> _ASSIGNMENT_
Reproduce precisely the lines of the listing below, starting with the line that contains "slew_margin: 20" and stopping after the line that contains "# routing unchanged)"; include nothing else.

> _DATA TO EXAMINE_
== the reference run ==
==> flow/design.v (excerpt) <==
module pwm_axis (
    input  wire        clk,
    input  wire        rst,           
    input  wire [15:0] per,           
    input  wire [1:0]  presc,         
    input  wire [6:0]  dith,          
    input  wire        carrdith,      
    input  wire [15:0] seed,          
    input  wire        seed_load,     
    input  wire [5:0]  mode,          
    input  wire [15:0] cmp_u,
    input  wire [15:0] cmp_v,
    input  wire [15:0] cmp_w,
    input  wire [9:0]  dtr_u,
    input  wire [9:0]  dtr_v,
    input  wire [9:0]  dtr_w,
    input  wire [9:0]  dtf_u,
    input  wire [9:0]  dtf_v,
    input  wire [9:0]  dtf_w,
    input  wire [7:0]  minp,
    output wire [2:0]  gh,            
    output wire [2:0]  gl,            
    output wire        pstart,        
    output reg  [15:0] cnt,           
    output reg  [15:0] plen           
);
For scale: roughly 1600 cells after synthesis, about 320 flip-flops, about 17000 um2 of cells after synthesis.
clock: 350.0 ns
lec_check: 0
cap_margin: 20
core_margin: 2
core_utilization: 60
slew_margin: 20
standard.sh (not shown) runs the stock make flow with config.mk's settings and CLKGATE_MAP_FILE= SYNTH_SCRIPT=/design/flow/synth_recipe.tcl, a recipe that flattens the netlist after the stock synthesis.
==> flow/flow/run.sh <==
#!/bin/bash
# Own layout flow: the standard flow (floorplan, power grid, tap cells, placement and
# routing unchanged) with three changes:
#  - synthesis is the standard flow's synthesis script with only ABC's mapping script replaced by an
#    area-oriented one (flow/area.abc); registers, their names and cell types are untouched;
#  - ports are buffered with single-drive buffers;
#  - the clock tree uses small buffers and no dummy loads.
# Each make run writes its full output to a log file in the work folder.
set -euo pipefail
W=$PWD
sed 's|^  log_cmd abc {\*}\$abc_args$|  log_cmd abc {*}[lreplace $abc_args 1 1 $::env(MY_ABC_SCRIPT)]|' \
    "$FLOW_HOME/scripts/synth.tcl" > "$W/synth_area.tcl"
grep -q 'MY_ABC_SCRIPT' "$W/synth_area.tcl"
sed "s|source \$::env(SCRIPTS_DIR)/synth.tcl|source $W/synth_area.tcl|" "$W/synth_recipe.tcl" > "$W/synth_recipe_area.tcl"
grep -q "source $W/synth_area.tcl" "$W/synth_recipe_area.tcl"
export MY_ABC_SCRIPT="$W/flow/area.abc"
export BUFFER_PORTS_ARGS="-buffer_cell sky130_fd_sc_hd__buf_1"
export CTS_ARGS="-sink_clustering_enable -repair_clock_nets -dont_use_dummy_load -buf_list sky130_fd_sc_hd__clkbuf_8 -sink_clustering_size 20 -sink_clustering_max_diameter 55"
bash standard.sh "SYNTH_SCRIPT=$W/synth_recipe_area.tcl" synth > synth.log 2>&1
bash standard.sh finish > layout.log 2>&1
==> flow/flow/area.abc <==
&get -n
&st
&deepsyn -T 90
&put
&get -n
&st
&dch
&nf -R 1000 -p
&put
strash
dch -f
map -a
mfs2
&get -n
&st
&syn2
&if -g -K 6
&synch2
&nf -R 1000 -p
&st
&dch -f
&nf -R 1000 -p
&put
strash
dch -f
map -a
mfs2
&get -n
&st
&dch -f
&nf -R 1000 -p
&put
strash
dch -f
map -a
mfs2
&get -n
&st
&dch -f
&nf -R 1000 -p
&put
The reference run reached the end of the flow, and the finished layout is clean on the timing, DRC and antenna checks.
==
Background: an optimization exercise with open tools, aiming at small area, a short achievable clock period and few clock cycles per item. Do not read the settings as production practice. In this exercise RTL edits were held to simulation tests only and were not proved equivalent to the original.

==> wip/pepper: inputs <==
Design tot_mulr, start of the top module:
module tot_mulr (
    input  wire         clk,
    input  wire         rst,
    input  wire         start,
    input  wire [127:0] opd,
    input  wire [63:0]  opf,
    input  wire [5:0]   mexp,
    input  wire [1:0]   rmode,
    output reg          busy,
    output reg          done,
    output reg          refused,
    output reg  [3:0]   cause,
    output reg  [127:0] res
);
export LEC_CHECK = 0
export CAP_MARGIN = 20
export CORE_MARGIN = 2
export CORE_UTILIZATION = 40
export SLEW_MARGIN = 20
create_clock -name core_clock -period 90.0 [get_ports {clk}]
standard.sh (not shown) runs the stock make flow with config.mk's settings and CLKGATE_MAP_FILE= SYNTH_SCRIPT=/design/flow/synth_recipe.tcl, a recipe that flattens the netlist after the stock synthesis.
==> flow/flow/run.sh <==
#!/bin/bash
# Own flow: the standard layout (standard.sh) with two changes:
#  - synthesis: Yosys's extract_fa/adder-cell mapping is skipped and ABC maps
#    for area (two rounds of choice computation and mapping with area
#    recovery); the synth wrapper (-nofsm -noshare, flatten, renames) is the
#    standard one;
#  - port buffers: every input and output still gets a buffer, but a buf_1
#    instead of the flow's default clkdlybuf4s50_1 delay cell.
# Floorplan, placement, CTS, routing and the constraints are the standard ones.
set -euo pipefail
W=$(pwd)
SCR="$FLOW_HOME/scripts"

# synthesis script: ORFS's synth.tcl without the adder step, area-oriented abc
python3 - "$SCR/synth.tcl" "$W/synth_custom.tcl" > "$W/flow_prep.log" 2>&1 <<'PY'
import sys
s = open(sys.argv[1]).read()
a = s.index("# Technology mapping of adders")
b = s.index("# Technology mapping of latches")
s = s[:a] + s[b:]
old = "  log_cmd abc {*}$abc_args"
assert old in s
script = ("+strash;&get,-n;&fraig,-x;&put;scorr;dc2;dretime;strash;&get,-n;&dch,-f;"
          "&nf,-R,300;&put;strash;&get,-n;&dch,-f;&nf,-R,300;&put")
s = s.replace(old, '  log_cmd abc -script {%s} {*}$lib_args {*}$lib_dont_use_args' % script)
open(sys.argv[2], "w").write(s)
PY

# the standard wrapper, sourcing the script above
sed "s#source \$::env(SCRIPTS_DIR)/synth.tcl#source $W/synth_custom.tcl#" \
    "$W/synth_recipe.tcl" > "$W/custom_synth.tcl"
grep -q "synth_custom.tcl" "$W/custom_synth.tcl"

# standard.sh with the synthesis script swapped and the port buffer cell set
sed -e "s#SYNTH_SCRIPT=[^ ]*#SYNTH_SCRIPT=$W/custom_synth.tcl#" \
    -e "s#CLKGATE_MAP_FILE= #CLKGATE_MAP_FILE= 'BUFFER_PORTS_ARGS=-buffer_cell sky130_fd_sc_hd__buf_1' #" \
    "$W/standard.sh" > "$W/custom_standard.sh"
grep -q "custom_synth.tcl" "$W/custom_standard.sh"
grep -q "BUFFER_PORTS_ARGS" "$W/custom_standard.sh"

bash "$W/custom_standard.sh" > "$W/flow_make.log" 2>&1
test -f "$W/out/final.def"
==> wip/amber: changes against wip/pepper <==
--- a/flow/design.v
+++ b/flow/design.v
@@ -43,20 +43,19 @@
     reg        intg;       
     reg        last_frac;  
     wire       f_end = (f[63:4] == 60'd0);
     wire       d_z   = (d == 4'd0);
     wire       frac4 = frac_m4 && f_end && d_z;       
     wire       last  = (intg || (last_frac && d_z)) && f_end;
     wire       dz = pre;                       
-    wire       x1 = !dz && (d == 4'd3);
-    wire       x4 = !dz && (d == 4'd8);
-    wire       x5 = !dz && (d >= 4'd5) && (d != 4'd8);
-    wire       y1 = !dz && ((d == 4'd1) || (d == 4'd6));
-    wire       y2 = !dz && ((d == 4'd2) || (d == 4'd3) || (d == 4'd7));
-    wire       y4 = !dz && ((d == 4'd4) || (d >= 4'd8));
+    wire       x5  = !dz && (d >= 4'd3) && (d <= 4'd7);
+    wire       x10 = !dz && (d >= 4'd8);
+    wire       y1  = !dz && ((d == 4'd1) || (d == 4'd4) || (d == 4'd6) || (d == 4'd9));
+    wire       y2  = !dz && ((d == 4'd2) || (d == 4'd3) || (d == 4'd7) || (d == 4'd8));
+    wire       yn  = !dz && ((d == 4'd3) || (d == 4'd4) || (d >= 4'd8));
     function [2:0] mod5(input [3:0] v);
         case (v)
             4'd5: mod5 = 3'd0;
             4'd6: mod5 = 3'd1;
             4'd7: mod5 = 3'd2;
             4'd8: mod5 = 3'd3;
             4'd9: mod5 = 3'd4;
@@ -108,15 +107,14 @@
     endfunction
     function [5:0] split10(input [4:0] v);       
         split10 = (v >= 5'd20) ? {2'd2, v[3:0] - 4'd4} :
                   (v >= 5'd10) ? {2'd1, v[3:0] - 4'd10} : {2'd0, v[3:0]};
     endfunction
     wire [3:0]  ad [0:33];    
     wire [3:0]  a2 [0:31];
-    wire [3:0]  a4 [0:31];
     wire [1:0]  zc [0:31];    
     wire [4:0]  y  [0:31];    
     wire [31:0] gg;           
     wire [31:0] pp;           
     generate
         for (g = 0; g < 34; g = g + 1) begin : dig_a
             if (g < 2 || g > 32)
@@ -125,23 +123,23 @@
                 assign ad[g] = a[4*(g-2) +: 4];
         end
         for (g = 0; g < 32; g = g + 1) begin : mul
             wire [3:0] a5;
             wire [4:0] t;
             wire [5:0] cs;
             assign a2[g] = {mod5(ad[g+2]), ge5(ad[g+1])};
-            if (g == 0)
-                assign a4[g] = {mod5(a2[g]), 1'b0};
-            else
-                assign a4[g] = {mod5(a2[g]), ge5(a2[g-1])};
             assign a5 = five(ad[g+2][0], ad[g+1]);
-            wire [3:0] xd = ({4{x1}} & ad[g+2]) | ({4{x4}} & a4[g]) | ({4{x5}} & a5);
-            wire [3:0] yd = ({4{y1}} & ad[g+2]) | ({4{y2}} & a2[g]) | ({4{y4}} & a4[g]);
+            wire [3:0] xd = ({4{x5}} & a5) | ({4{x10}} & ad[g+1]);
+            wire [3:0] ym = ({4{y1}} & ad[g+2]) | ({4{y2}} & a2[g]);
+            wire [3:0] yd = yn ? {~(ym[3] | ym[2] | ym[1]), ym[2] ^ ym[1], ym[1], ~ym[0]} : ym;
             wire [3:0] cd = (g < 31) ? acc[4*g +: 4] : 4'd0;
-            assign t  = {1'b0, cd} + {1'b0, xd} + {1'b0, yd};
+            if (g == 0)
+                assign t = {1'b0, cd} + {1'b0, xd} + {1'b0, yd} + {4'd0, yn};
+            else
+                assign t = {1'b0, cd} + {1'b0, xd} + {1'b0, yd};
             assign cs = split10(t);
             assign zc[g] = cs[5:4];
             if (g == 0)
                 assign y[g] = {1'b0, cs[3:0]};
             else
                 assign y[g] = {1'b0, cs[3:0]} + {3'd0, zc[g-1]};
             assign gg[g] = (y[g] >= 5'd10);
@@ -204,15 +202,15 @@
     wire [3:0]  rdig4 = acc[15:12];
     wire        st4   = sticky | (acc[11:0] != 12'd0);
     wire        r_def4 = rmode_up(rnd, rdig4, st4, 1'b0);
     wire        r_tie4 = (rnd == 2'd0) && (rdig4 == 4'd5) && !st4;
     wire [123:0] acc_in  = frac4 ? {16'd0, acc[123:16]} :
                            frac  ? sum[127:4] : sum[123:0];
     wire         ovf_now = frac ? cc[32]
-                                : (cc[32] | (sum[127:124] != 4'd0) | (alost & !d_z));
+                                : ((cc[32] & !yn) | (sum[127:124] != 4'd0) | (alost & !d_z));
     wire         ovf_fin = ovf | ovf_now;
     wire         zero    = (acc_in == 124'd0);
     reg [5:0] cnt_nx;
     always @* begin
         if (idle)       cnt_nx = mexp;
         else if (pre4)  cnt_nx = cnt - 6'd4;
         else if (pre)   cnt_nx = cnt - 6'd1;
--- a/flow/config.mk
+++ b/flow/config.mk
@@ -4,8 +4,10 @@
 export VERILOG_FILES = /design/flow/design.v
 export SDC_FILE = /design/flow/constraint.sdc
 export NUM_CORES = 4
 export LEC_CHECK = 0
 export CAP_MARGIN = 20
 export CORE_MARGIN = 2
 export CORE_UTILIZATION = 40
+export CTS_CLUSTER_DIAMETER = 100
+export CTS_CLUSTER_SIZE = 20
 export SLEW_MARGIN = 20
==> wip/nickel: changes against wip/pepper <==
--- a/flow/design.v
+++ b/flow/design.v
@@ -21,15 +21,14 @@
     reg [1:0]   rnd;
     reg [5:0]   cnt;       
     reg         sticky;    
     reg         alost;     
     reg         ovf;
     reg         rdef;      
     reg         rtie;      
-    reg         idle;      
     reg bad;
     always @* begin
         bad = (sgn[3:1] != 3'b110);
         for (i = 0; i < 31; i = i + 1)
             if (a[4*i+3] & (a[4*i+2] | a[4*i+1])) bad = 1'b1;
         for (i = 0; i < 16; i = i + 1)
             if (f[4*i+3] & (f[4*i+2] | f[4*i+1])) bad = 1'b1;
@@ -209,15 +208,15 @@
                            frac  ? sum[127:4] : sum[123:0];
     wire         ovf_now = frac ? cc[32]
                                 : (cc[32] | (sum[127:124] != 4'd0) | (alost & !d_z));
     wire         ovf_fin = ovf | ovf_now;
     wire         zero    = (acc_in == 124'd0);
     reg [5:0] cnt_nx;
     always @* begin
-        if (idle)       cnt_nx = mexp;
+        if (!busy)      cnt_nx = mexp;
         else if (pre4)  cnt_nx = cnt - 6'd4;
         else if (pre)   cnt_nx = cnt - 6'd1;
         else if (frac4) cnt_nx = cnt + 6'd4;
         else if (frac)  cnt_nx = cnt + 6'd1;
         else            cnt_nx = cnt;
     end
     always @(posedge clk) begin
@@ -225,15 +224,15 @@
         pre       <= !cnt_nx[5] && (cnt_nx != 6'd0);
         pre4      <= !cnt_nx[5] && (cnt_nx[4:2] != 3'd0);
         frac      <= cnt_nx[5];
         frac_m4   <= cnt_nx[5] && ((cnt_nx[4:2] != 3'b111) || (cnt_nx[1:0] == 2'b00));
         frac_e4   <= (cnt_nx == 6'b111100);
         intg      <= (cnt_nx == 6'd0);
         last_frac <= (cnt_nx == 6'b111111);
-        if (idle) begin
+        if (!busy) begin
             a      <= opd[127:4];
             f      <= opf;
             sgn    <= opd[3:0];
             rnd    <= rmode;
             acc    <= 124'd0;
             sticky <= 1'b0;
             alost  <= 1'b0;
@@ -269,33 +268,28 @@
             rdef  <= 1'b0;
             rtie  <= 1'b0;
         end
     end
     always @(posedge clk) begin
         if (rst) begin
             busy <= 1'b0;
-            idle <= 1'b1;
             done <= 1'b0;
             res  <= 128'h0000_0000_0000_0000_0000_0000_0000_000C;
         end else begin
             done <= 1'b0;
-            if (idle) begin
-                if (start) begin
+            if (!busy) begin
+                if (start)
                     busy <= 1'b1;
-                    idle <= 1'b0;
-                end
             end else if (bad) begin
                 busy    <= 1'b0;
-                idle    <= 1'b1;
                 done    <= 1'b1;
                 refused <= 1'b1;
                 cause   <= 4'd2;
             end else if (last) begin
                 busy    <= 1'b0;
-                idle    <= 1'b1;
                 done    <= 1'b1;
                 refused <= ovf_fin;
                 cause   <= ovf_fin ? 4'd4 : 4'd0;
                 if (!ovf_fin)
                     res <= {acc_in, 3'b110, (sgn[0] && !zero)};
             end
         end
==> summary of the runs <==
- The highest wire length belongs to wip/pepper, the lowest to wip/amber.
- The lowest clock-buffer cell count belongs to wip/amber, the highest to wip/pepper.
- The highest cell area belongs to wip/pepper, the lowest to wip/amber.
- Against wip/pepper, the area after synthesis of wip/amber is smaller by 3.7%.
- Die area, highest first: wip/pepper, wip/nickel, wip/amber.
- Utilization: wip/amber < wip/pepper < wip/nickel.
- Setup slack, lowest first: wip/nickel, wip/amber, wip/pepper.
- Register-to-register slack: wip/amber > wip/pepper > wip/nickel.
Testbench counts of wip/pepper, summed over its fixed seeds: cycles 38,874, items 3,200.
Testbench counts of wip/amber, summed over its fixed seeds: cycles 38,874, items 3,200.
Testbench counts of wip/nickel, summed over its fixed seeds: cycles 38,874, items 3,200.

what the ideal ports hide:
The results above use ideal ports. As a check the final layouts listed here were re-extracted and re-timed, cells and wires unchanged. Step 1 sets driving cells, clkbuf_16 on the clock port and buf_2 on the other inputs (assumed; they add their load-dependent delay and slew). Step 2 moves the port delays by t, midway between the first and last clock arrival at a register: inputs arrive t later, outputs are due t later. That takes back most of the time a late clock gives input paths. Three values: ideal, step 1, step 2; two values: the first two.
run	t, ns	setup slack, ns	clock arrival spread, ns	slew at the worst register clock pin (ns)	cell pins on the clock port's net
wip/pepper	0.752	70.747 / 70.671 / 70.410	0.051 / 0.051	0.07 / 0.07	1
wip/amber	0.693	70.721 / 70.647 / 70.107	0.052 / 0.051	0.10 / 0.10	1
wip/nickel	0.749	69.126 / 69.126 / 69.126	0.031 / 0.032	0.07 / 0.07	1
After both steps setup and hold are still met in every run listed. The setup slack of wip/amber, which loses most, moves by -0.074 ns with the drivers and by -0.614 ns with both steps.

> _EXERCISE RESULT_
slew_margin: 20
standard.sh (not shown) runs the stock make flow with config.mk's settings and CLKGATE_MAP_FILE= SYNTH_SCRIPT=/design/flow/synth_recipe.tcl, a recipe that flattens the netlist after the stock synthesis.
==> flow/flow/run.sh <==
#!/bin/bash
# Own layout flow: the standard flow (floorplan, power grid, tap cells, placement and
# routing unchanged) with three changes:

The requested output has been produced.